Classes and weapons are poorly balanced. The Bulwark is a key example of a too strong and not fun design. The Assault class, and melee in general is in a pretty poor state (unless you have an infinite defense shield that lets you walk up to people). Many of the weapon options for the classes are almost unusably weak, so class loadouts tend to be very samey. Grenades are spammy and the shock grenade blind duration is not fun.
Players are randomly assigned Imperial or Chaos marines. But there is basically no character customization for the Chaos marines, while the Imperial marines have 5 or 6 different sets. Either the enemy team should always appear to be Chaos with their NPC style, or they should have included equivalent Chaos customization.
Players have minimal control over which game modes they play. It’s either 100% random or selecting a single mode. A configurable selection is a common multiplayer feature.
Map design is bland. This is perhaps a more personal preference, but I find the symmetrical, arcade arenas with no narrative character boring.
I watch and listen to a lot of Giant Bomb and SkillUp, and both had praise for the multiplayer modes, warts and all. I can’t agree with all games media just being marketing, otherwise you’d never see bad reviews for the likes of those publishers spending all that money on marketing. It may not have worked for you, but doing all of those modes has done very well for the game.
So you have valid points and I do think it needs to be better, I however love the damn game.
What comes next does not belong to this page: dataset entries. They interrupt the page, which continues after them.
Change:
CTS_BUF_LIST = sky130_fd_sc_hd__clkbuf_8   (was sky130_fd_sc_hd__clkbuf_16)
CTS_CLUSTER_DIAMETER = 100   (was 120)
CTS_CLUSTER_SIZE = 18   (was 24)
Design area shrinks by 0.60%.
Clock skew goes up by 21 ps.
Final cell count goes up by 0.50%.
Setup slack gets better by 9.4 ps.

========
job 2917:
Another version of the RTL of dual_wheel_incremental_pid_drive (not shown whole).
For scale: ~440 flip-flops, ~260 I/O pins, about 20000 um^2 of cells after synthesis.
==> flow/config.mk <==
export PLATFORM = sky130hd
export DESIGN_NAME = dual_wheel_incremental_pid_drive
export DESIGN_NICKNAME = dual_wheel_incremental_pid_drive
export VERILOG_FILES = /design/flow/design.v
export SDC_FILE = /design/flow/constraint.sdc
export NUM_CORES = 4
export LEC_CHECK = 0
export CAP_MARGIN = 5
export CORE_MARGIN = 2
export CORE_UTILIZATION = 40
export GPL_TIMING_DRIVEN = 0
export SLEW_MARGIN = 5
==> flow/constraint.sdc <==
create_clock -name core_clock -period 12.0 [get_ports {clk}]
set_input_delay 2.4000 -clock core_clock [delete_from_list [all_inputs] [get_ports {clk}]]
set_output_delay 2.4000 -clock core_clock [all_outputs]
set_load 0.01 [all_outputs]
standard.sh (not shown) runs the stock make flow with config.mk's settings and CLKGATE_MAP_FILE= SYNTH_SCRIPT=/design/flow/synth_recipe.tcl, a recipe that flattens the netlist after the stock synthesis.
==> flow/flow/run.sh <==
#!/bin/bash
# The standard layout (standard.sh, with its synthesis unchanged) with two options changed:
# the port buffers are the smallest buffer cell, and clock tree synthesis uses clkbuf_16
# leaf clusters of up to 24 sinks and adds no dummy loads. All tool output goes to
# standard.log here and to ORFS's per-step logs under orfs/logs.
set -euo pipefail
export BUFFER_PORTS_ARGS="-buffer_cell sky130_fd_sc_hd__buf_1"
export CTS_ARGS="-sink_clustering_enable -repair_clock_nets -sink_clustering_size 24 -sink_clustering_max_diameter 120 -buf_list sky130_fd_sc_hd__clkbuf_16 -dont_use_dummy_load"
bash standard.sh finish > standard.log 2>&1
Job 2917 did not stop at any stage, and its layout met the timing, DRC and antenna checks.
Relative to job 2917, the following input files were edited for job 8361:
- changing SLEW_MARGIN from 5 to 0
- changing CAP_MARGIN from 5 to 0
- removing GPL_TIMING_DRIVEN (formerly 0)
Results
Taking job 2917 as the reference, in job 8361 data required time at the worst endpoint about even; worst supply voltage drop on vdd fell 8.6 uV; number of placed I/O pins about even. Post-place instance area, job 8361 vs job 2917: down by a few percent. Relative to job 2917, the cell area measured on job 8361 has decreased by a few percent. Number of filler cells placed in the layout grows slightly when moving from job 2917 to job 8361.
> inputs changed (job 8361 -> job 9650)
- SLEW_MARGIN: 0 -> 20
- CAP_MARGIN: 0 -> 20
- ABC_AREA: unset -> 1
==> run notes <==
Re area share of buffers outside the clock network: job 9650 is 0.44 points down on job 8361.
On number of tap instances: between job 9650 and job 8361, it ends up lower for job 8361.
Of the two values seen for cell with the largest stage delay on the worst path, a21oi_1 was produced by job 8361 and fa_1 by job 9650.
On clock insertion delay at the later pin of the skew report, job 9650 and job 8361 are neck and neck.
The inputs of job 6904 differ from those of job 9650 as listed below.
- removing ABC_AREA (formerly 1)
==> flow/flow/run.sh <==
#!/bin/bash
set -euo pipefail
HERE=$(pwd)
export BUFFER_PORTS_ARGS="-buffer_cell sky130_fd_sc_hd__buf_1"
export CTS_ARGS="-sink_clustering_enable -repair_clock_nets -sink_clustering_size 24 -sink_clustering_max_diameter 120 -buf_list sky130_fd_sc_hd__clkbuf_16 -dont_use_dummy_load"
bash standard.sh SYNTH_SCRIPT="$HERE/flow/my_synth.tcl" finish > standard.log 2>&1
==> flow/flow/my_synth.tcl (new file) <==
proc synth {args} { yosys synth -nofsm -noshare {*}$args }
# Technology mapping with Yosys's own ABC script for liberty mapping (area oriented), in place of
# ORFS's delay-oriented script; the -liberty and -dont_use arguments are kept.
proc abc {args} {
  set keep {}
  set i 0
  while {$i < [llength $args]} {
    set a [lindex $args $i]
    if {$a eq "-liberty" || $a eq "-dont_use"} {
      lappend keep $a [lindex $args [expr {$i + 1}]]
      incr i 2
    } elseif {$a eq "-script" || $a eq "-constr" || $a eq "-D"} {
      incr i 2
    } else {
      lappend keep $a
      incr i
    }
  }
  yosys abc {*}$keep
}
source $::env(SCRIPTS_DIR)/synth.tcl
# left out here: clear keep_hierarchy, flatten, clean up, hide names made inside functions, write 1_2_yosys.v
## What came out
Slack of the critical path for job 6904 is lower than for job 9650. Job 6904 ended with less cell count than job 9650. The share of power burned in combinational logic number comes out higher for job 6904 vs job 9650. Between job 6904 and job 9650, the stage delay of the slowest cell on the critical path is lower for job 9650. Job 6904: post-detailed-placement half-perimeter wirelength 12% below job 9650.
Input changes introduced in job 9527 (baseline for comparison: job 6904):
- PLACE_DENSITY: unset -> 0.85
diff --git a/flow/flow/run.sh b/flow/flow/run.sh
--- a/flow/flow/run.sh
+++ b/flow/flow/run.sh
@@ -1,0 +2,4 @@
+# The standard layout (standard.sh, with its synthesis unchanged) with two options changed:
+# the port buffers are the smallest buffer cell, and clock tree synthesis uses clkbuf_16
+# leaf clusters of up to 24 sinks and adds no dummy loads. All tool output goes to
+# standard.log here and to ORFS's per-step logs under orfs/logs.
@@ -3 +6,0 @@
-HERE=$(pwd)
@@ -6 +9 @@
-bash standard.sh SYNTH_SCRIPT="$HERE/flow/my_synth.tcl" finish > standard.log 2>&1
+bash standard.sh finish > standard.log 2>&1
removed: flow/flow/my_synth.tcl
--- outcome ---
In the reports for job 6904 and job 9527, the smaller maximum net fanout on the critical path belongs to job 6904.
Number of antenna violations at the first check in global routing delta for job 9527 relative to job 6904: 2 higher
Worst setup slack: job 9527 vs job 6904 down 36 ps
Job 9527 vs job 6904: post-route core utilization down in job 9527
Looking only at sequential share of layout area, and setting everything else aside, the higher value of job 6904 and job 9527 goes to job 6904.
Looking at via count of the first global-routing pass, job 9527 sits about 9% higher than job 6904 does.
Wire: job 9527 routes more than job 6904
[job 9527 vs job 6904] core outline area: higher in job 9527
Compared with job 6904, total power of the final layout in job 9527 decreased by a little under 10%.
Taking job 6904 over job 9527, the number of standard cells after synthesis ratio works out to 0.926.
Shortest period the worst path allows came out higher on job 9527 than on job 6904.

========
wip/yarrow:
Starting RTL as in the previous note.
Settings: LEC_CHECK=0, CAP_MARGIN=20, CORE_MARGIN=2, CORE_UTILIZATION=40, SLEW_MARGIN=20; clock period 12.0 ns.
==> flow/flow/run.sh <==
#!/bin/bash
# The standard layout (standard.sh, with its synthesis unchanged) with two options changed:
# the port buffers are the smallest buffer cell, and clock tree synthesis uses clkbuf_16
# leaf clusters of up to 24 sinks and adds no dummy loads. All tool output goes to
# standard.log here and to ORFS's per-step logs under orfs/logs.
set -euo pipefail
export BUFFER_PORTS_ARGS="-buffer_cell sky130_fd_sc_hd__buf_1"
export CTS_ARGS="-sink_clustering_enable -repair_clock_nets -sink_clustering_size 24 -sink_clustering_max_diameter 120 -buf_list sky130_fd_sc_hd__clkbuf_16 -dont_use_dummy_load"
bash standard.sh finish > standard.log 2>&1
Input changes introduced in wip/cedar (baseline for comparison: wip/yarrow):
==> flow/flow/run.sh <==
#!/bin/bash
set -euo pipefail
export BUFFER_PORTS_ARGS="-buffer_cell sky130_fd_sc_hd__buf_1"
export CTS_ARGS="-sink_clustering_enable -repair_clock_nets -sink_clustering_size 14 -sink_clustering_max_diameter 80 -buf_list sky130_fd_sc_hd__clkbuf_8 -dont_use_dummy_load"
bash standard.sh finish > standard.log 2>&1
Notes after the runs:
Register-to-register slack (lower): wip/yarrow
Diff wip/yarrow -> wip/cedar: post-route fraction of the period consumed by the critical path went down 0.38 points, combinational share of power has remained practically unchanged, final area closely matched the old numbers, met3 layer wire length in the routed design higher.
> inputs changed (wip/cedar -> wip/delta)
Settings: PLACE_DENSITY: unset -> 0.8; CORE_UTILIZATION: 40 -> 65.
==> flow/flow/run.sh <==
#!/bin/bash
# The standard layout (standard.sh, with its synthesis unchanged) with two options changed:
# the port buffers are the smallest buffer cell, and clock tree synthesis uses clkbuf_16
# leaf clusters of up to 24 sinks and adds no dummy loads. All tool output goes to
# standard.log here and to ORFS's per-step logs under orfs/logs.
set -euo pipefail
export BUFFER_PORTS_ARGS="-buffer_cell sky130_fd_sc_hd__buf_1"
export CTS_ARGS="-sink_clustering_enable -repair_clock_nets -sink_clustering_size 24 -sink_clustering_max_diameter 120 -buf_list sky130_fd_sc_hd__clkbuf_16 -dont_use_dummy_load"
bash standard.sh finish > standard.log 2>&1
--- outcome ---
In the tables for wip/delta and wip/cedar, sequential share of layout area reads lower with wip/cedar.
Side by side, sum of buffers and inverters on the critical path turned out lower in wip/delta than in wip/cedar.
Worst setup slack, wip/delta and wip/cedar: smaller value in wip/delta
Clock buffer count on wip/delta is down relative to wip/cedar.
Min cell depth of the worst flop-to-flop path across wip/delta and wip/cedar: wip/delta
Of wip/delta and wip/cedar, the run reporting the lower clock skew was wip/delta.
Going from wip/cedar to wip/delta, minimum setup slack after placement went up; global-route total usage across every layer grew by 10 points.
I would disagree that the assault class is weak, I’ve play plenty of matches where a good assault player is very key to the teams success. Melee is really strong when used correctly. I also think only a few of the weapons are weak, but I’ve still found their place in a teams composition.
I do think they should of launched with more maps and modes, according to them though they are coming and I’m willing to be a bit patient. The first patch was good and another operation is coming this month. Which is good stuff.
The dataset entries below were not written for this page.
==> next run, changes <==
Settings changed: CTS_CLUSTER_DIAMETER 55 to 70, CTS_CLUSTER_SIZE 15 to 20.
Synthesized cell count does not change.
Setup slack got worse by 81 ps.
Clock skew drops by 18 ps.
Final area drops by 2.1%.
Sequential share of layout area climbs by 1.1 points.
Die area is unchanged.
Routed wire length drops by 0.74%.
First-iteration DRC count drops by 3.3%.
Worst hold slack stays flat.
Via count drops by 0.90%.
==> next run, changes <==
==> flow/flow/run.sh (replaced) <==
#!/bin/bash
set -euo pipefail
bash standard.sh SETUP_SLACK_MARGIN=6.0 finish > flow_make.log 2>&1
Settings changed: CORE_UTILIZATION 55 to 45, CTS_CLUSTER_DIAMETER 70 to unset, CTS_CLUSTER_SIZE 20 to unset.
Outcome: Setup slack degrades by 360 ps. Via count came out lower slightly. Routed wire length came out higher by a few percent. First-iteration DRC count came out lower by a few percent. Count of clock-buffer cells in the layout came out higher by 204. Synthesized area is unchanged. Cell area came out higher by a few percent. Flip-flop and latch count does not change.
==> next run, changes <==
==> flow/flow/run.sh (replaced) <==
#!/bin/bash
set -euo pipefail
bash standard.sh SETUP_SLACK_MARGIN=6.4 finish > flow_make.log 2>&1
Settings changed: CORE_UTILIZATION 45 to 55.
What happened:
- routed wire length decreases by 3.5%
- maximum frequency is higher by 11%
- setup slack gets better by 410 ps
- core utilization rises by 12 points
Reminds me of many “The reason why Call of Duty sucks” arguments I heard as a kid.
Like, my own tastes agree with you. But you don’t bring that argument into game industry discussion because fact is, the game is doing very well financially and obviously many players disagree with you. So you have to take that data, and work back to decide what the logical conclusion is.
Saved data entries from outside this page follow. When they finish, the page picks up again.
From an optimization exercise on the open Yosys and OpenROAD flow, aimed at small area, a short achievable clock period and few clock cycles per item; shortcuts taken in it are not production practice.
At most, simulation tests tie the RTL to the original design; equivalence was not proved.
No activity file was given, so power comes from the tool's default toggle rates.

==> flow/design.v <==
module base58_encoder #(
    parameter int MAX_LEN = 32,
    parameter int K       = 4
) (
    input  logic       i_clk,
    input  logic       i_rst_n,
    input  logic       i_valid,
    output logic       o_stall,
    input  logic [7:0] i_data_byte,
    input  logic       i_last_byte,
    output logic       o_valid,
    input  logic       i_stall,
    output logic [6:0] o_out_char,
    output logic       o_last_char,
    output logic       o_too_long
);
    localparam int ND    = 44;           
    localparam int STEPS = 8 / K;
    logic       r_full;
    logic [7:0] r_byte;
    logic       r_last;
    logic [5:0] f_cnt;       
    logic       f_ovf;       
    logic       f_inlz;      
    logic [5:0] f_lz;        
    logic       f_done;      
    logic [7:0] s_byte;
    logic       s_busy;
    logic [2:0] s_step;
    logic       clr;         
    logic [5:0] d [ND];
    logic       out_mode;    
    logic       o_err;
    logic       o_zero;
    logic [5:0] o_lz;
    logic [5:0] o_p;
    logic       b_v;         
    logic [5:0] b_dig;
    logic       b_last;
    logic       b_err;
    logic       r_ov;        
    logic [6:0] r_ch;
    logic       r_lc;
    logic       r_er;
    logic       conv;
    logic       s_free;
    logic       take;
    logic       sig_byte;
    logic       ovf_new;
    logic       accept;
    logic       start_out;
    logic       adv;
    logic       p_last;
    assign o_stall = r_full;
    assign accept  = i_valid && !r_full;
    assign conv      = s_busy && !out_mode;
    assign s_free    = !s_busy || (conv && s_step == 3'(STEPS - 1));
    assign take      = r_full && !f_done && s_free;
    assign ovf_new   = f_ovf || (f_cnt == 6'(MAX_LEN));
    assign sig_byte  = !ovf_new && !(f_inlz && r_byte == 8'd0);
    assign start_out = !out_mode && f_done && !s_busy;
    assign adv       = !i_stall;
    function automatic logic [6:0] dstep(input logic [5:0] v, input logic cin);
        logic c, k1, k2, k3;
        c  = v[5] | (v[4] & v[3] & v[2] & (v[1] | v[0]));
        k1 = c & (v[1] | v[0]);
        k2 = v[2] & k1;
        k3 = v[3] & k2;
        dstep = {c, v[4] ^ k3, v[3] ^ k2, v[2] ^ k1, v[1] ^ (c & ~v[0]), v[0] ^ c, cin};
    endfunction
    logic [5:0] dn [ND];
    logic       cy [ND];
    logic [6:0] t;
    always_comb begin
        for (int i = 0; i < ND; i++) dn[i] = clr ? 6'd0 : d[i];
        for (int l = 0; l < K; l++) begin
            for (int i = 0; i < ND; i++) begin
                t = dstep(dn[i], 1'b0);
                cy[i] = t[6];
            end
            for (int i = 0; i < ND; i++) begin
                t = dstep(dn[i], (i == 0) ? s_byte[7 - l] : cy[i - 1]);
                dn[i] = t[5:0];
            end
        end
    end
    always_ff @(posedge i_clk) begin
        if (conv) begin
            for (int i = 0; i < ND; i++) d[i] <= dn[i];
        end
    end
    logic [5:0] top;
    always_comb begin
        top = '0;
        for (int i = 0; i < ND; i++) if (d[i] != 6'd0) top = 6'(i);
    end
    logic [5:0] m1 [12];
    logic [5:0] m2 [3];
    logic [5:0] dsel;
    always_comb begin
        for (int g = 0; g < 12; g++) begin
            case (o_p[1:0])
                2'd0:    m1[g] = d[4*g];
                2'd1:    m1[g] = (4*g+1 < ND) ? d[(4*g+1) % ND] : 6'd0;
                2'd2:    m1[g] = (4*g+2 < ND) ? d[(4*g+2) % ND] : 6'd0;
                default: m1[g] = (4*g+3 < ND) ? d[(4*g+3) % ND] : 6'd0;
            endcase
        end
        for (int g = 0; g < 3; g++) begin
            case (o_p[3:2])
                2'd0:    m2[g] = m1[4*g];
                2'd1:    m2[g] = m1[4*g+1];
                2'd2:    m2[g] = m1[4*g+2];
                default: m2[g] = m1[4*g+3];
            endcase
        end
        case (o_p[5:4])
            2'd0:    dsel = m2[0];
            2'd1:    dsel = m2[1];
            default: dsel = m2[2];
        endcase
    end
    function automatic logic [6:0] b58_char(input logic [5:0] v);
        if (v < 6'd9)       b58_char = 7'h31 + {1'b0, v};
        else if (v < 6'd17) b58_char = 7'h41 + ({1'b0, v} - 7'd9);
        else if (v < 6'd22) b58_char = 7'h4A + ({1'b0, v} - 7'd17);
        else if (v < 6'd33) b58_char = 7'h50 + ({1'b0, v} - 7'd22);
        else if (v < 6'd44) b58_char = 7'h61 + ({1'b0, v} - 7'd33);
        else                b58_char = 7'h6D + ({1'b0, v} - 7'd44);
    endfunction
    assign p_last = o_err || ((o_lz != '0) ? (o_lz == 6'd1 && o_zero) : (o_p == '0));
    always_ff @(posedge i_clk) begin
        if (!i_rst_n) begin
            r_full   <= 1'b0;
            f_cnt    <= '0;
            f_ovf    <= 1'b0;
            f_inlz   <= 1'b1;
            f_lz     <= '0;
            f_done   <= 1'b0;
            s_busy   <= 1'b0;
            s_step   <= '0;
            clr      <= 1'b1;
            out_mode <= 1'b0;
            b_v      <= 1'b0;
            r_ov     <= 1'b0;
        end else begin
            if (accept) begin
                r_full <= 1'b1;
            end else if (take) begin
                r_full <= 1'b0;
            end
            if (conv) begin
                clr    <= 1'b0;
                s_step <= s_step + 1'b1;
                if (s_step == 3'(STEPS - 1)) begin
                    s_busy <= 1'b0;
                    s_step <= '0;
                end
            end
            if (take) begin
                if (!f_ovf) f_cnt <= f_cnt + 1'b1;
                f_ovf <= ovf_new;
                if (!ovf_new) begin
                    if (f_inlz && r_byte == 8'd0) f_lz <= f_lz + 1'b1;
                    else f_inlz <= 1'b0;
                end
                if (sig_byte) begin
                    s_busy <= 1'b1;
                    s_step <= '0;
                end
                if (r_last) f_done <= 1'b1;
            end
            if (start_out) begin
                out_mode <= 1'b1;
                f_cnt    <= '0;
                f_ovf    <= 1'b0;
                f_inlz   <= 1'b1;
                f_lz     <= '0;
                f_done   <= 1'b0;
            end
            if (adv) begin
                b_v  <= out_mode;
                r_ov <= b_v;
                if (out_mode && p_last) begin
                    out_mode <= 1'b0;
                    clr      <= 1'b1;
                end
            end
        end
    end
    always_ff @(posedge i_clk) begin
        if (accept) begin
            r_byte <= i_data_byte;
            r_last <= i_last_byte;
        end
        if (take && sig_byte) begin
            s_byte <= r_byte;
        end else if (conv) begin
            s_byte <= s_byte << K;
        end
        if (start_out) begin
            o_err  <= f_ovf;
            o_zero <= clr;
            o_lz   <= f_lz;
            o_p    <= top;
        end
        if (adv) begin
            if (out_mode) begin
                b_last <= p_last;
                b_err  <= o_err;
                if (o_lz != '0) begin
                    b_dig <= 6'd0;
                    o_lz  <= o_lz - 1'b1;
                end else begin
                    b_dig <= dsel;
                    o_p   <= o_p - 1'b1;
                end
            end
            r_ch <= b_err ? 7'h00 : b58_char(b_dig);
            r_lc <= b_last;
            r_er <= b_err;
        end
    end
    assign o_valid     = r_ov;
    assign o_out_char  = r_ch;
    assign o_last_char = r_lc;
    assign o_too_long  = r_er;
endmodule
Settings: LEC_CHECK=0, CAP_MARGIN=20, CORE_MARGIN=2, CORE_UTILIZATION=40, PLACE_DENSITY=0.6, SLEW_MARGIN=20; clock period 9.0 ns.
run.sh (not shown) runs the stock make flow with config.mk's settings and CLKGATE_MAP_FILE= SYNTH_SCRIPT=/design/flow/synth_recipe.tcl, a recipe that flattens the netlist after the stock synthesis.
==> next run, changes <==
--- a/flow/design.v
+++ b/flow/design.v
@@ -1,7 +1,7 @@
 module base58_encoder #(
     parameter int MAX_LEN = 32,
-    parameter int K       = 4
+    parameter int K       = 1
 ) (
     input  logic       i_clk,
     input  logic       i_rst_n,
     input  logic       i_valid,
What happened: The changed run finished clean; power drops by about 19%; cell count drops by about 40%; register-to-register slack gains 2900 ps; design area drops by about 35%; global-route usage drops by 1.4 points.
No functional check of the RTL was part of any run of this note.

* * *

Another version of the RTL of base58_encoder (not shown whole).
Size: ~4000 cells after synthesis, about 390 flip-flops.
make LEC_CHECK=0 CAP_MARGIN=20 CORE_MARGIN=2 CORE_UTILIZATION=40 PLACE_DENSITY=0.6 SLEW_MARGIN=20 finish   # period 9.0 ns
Next try:
--- a/flow/design.v
+++ b/flow/design.v
@@ -1,12 +1,12 @@
 module base58_encoder #(
     parameter int MAX_LEN = 32,
-    parameter int K       = 4
+    parameter int K       = 2
 ) (
     input  logic       i_clk,
     input  logic       i_rst_n,
     input  logic       i_valid,
     output logic       o_stall,
     input  logic [7:0] i_data_byte,
     input  logic       i_last_byte,
     output logic       o_valid,
     input  logic       i_stall,
After rerunning: Clock skew came out lower by 0.0066 ns. Routed wire length drops by 34%. Via count falls by 34%. Register-to-register slack improves by 1.8 ns. Critical path depth drops by 13. Final area goes down by 26%. Total power shrinks by 10%. Combinational power decreases by 34%. Non-clock buffer count fell by 10. Sequential share of layout area increases by 9.5 points. First-iteration DRC count went down by 33%. Flip-flop and latch count does not change. Count of clock-buffer cells in the layout fell by 8. Synthesized area decreases by 27%.
Testbench counts after the change, summed over its fixed seeds: cycles 16,772, bytes 3,974.
No functional check of the RTL was part of the first run of this note.

* * *

== run a ==
Another version of the RTL of base58_encoder (not shown whole).
Size in the first run: ~2,700 cells after synthesis, ~410 flip-flops, about 24 I/O pins, roughly 28,000 um2 of cells after synthesis.
clock: 9.0 ns
lec_check: 0
cap_margin: 20
core_margin: 2
core_utilization: 40
place_density: 0.6
slew_margin: 20
Testbench counts of run a, summed over its fixed seeds: cycles 16,611, bytes 3,974.
Input-level comparison between run b and run a:
-- flow/design.v --
<<< run a, line 48
    logic       r_er;
    logic       conv;
    logic       s_free;
    logic       take;
>>> run b, line 48
    logic       r_er;
    logic       conv;
    logic       first;       
    logic       s_free;
    logic       take;
<<< run a, line 61
    logic room;
    assign conv      = s_busy && room;
    assign s_free    = !s_busy || (conv && s_step == 3'(STEPS - 1));
    assign take      = r_full && (!f_done || start_out) && s_free;
    logic [5:0] e_cnt;
>>> run b, line 62
    logic room;
    assign conv      = s_busy && room;
    assign first     = (c_n == 6'd0);
    assign s_free    = !s_busy || (conv && (s_step == 3'(STEPS - 1) || first));
    assign take      = r_full && (!f_done || start_out) && s_free;
    logic [5:0] e_cnt;
<<< run a, line 80
    always_comb begin
        for (int i = 0; i < ND; i++) begin
            if (c_dg[i * NG / ND]) cn[i] = ((i == ND - 1) ? 1'b1 : cl[(i + 1) % ND]);
            else                   cn[i] = ((i == 0)      ? 1'b1 : cl[(i + ND - 1) % ND]);
        end
    end
>>> run b, line 82
    always_comb begin
        for (int i = 0; i < ND; i++) begin
            if (c_dg[i * NG / ND]) cn[i] = (i >= ND - 2 && first) || ((i == ND - 1) ? 1'b1 : cl[(i + 1) % ND]);
            else                   cn[i] = (i <= 1 && first)      || ((i == 0)      ? 1'b1 : cl[(i + ND - 1) % ND]);
        end
    end
<<< run a, line 91
    end
    function automatic logic [6:0] dstep(input logic [5:0] v, input logic cin);
        logic c, k1, k2, k3;
        c  = v[5] | (v[4] & v[3] & v[2] & (v[1] | v[0]));
        k1 = c & (v[1] | v[0]);
        k2 = v[2] & k1;
        k3 = v[3] & k2;
        dstep = {c, v[4] ^ k3, v[3] ^ k2, v[2] ^ k1, v[1] ^ (c & ~v[0]), v[0] ^ c, cin};
    endfunction
    logic [5:0] dn [ND];
>>> run b, line 93
    end
    function automatic logic [6:0] dstep(input logic [5:0] v, input logic cin);
        logic p1, p2, p3, c;
        p1 = v[1] | v[0];
        p2 = v[2] & p1;
        p3 = v[3] & p2;
        c  = v[5] | (v[4] & p3);
        dstep = {c, v[4] ^ (c & p3), v[3] ^ (c & p2), v[2] ^ (c & p1),
                 v[1] ^ (c & ~v[0]), v[0] ^ c, cin};
    endfunction
    logic [5:0] dn [ND];
<<< run a, line 117
        end
    end
    always_ff @(posedge i_clk) begin
        for (int i = 0; i < ND; i++) begin
            if (conv && cn[i]) d[i] <= dn[i];
        end
    end
>>> run b, line 120
        end
    end
    logic [2:0] fq;
    logic [5:0] fr;
    always_comb begin
        if (s_byte >= 8'd232)      fq = 3'd4;
        else if (s_byte >= 8'd174) fq = 3'd3;
        else if (s_byte >= 8'd116) fq = 3'd2;
        else if (s_byte >= 8'd58)  fq = 3'd1;
        else                       fq = 3'd0;
        fr = 6'(s_byte - 8'(fq) * 8'd58);
    end
    logic [5:0] dw [ND];
    always_comb begin
        for (int i = 0; i < ND; i++) dw[i] = dn[i];
        if (first) begin
            if (c_dn) begin
                dw[ND - 1] = fr;
                dw[ND - 2] = {3'd0, fq};
            end else begin
                dw[0] = fr;
                dw[1] = {3'd0, fq};
            end
        end
    end
    always_ff @(posedge i_clk) begin
        for (int i = 0; i < ND; i++) begin
            if (conv && cn[i]) d[i] <= dw[i];
        end
    end
<<< run a, line 189
            room <= !out_mode || (pa && p_last) ||
                    (6'(c_n + 6'd1) < (c_dn ? 6'(ND - 1) - o_p : o_p));
            if (start_out) room <= c_dn ? !(cl[0] && d[0] != 6'd0)
                                        : !(cl[ND - 1] && d[ND - 1] != 6'd0);
            if (accept) begin
                r_full <= 1'b1;
>>> run b, line 215
            room <= !out_mode || (pa && p_last) ||
                    (6'(c_n + 6'd1) < (c_dn ? 6'(ND - 1) - o_p : o_p));
            if (start_out) room <= c_dn ? !((cl[0] && d[0] != 6'd0) || (cl[1] && d[1] != 6'd0))
                                        : !((cl[ND - 1] && d[ND - 1] != 6'd0) || (cl[ND - 2] && d[ND - 2] != 6'd0));
            if (accept) begin
                r_full <= 1'b1;
<<< run a, line 197
            end
            if (conv) begin
                if (c_n != 6'(ND)) c_n <= c_n + 1'b1;
                s_step <= s_step + 1'b1;
                if (s_step == 3'(STEPS - 1)) begin
                    s_busy <= 1'b0;
                    s_step <= '0;
>>> run b, line 223
            end
            if (conv) begin
                if (first)              c_n <= 6'd2;
                else if (c_n != 6'(ND)) c_n <= c_n + 1'b1;
                s_step <= s_step + 1'b1;
                if (s_step == 3'(STEPS - 1) || first) begin
                    s_busy <= 1'b0;
                    s_step <= '0;
Findings:
Run b vs. run a: number of non-clock inverters in the layout went up by 15. Final instance area delta for run b relative to run a: about 9% higher. Diff run a -> run b | sequential power | down slightly. Looking at timing-limited maximum frequency, run b sits 0.0044 GHz higher than run a does. Y dimension of the die sits higher in run b than in run a. Re post-synthesis area per instance: run b is about 14% down on run a. Diff run b..run a | number of synthesized register bits | unchanged. Run b against run a: sequential share of power increased 1.3 points; layout overhead on the synthesized area decreased 1.1 points. Run b reached the end of the flow, and the finished layout is clean on the timing, DRC and antenna checks. Run a has higher portion of the post-synthesis area used by sequential elements than run b. Delta (run b minus run a): combinational group share of total power decreased 5.8 points, total length of routed met3 wires increased 30%.
Only the layout flow was run in run b; the RTL was not checked for function there.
If the argument is that SM2 is successful because it limited it’s scope to execute a smaller number of features well, I don’t think that holds up. It took on three different types of games and (imho) executed merely okay. What more could they have added? Open world? MMO?
I think the more plausible explanation for the sales is that it’s Warhammer, it’s pretty, and SM1 was good.
"Of course it was cost-intensive to program an engine that will render every single eyelash at a resolution that will require the player to buy an additional graphics card for each eyelash concurrently on-screen, but now we only need twelve and a half billion people to buy, no, what am I saying, to pre-order and pre-pay the Ultra-Super-Deluxe-Collector’s Edition and we’ll start to turn a profit."
I’d be good if it was a game set in the universe where you’re a bender but not one of the main cast. For example if you’re in the fire nation you’re in the military and may have run ins with them. Same with the other tribes. You could do unique situations for each element and not be tied to the main characters
Perhaps they should just move to an earlier point of time in the universe so a lot more possibilities could open up. They could even make it an MMO kind of game with the different factions, the setting would lend itself quite well for it.
There is an Avatar TTRPG and it faces similar problems to making a new game based on the series, and handles it similarly to what you’re suggesting.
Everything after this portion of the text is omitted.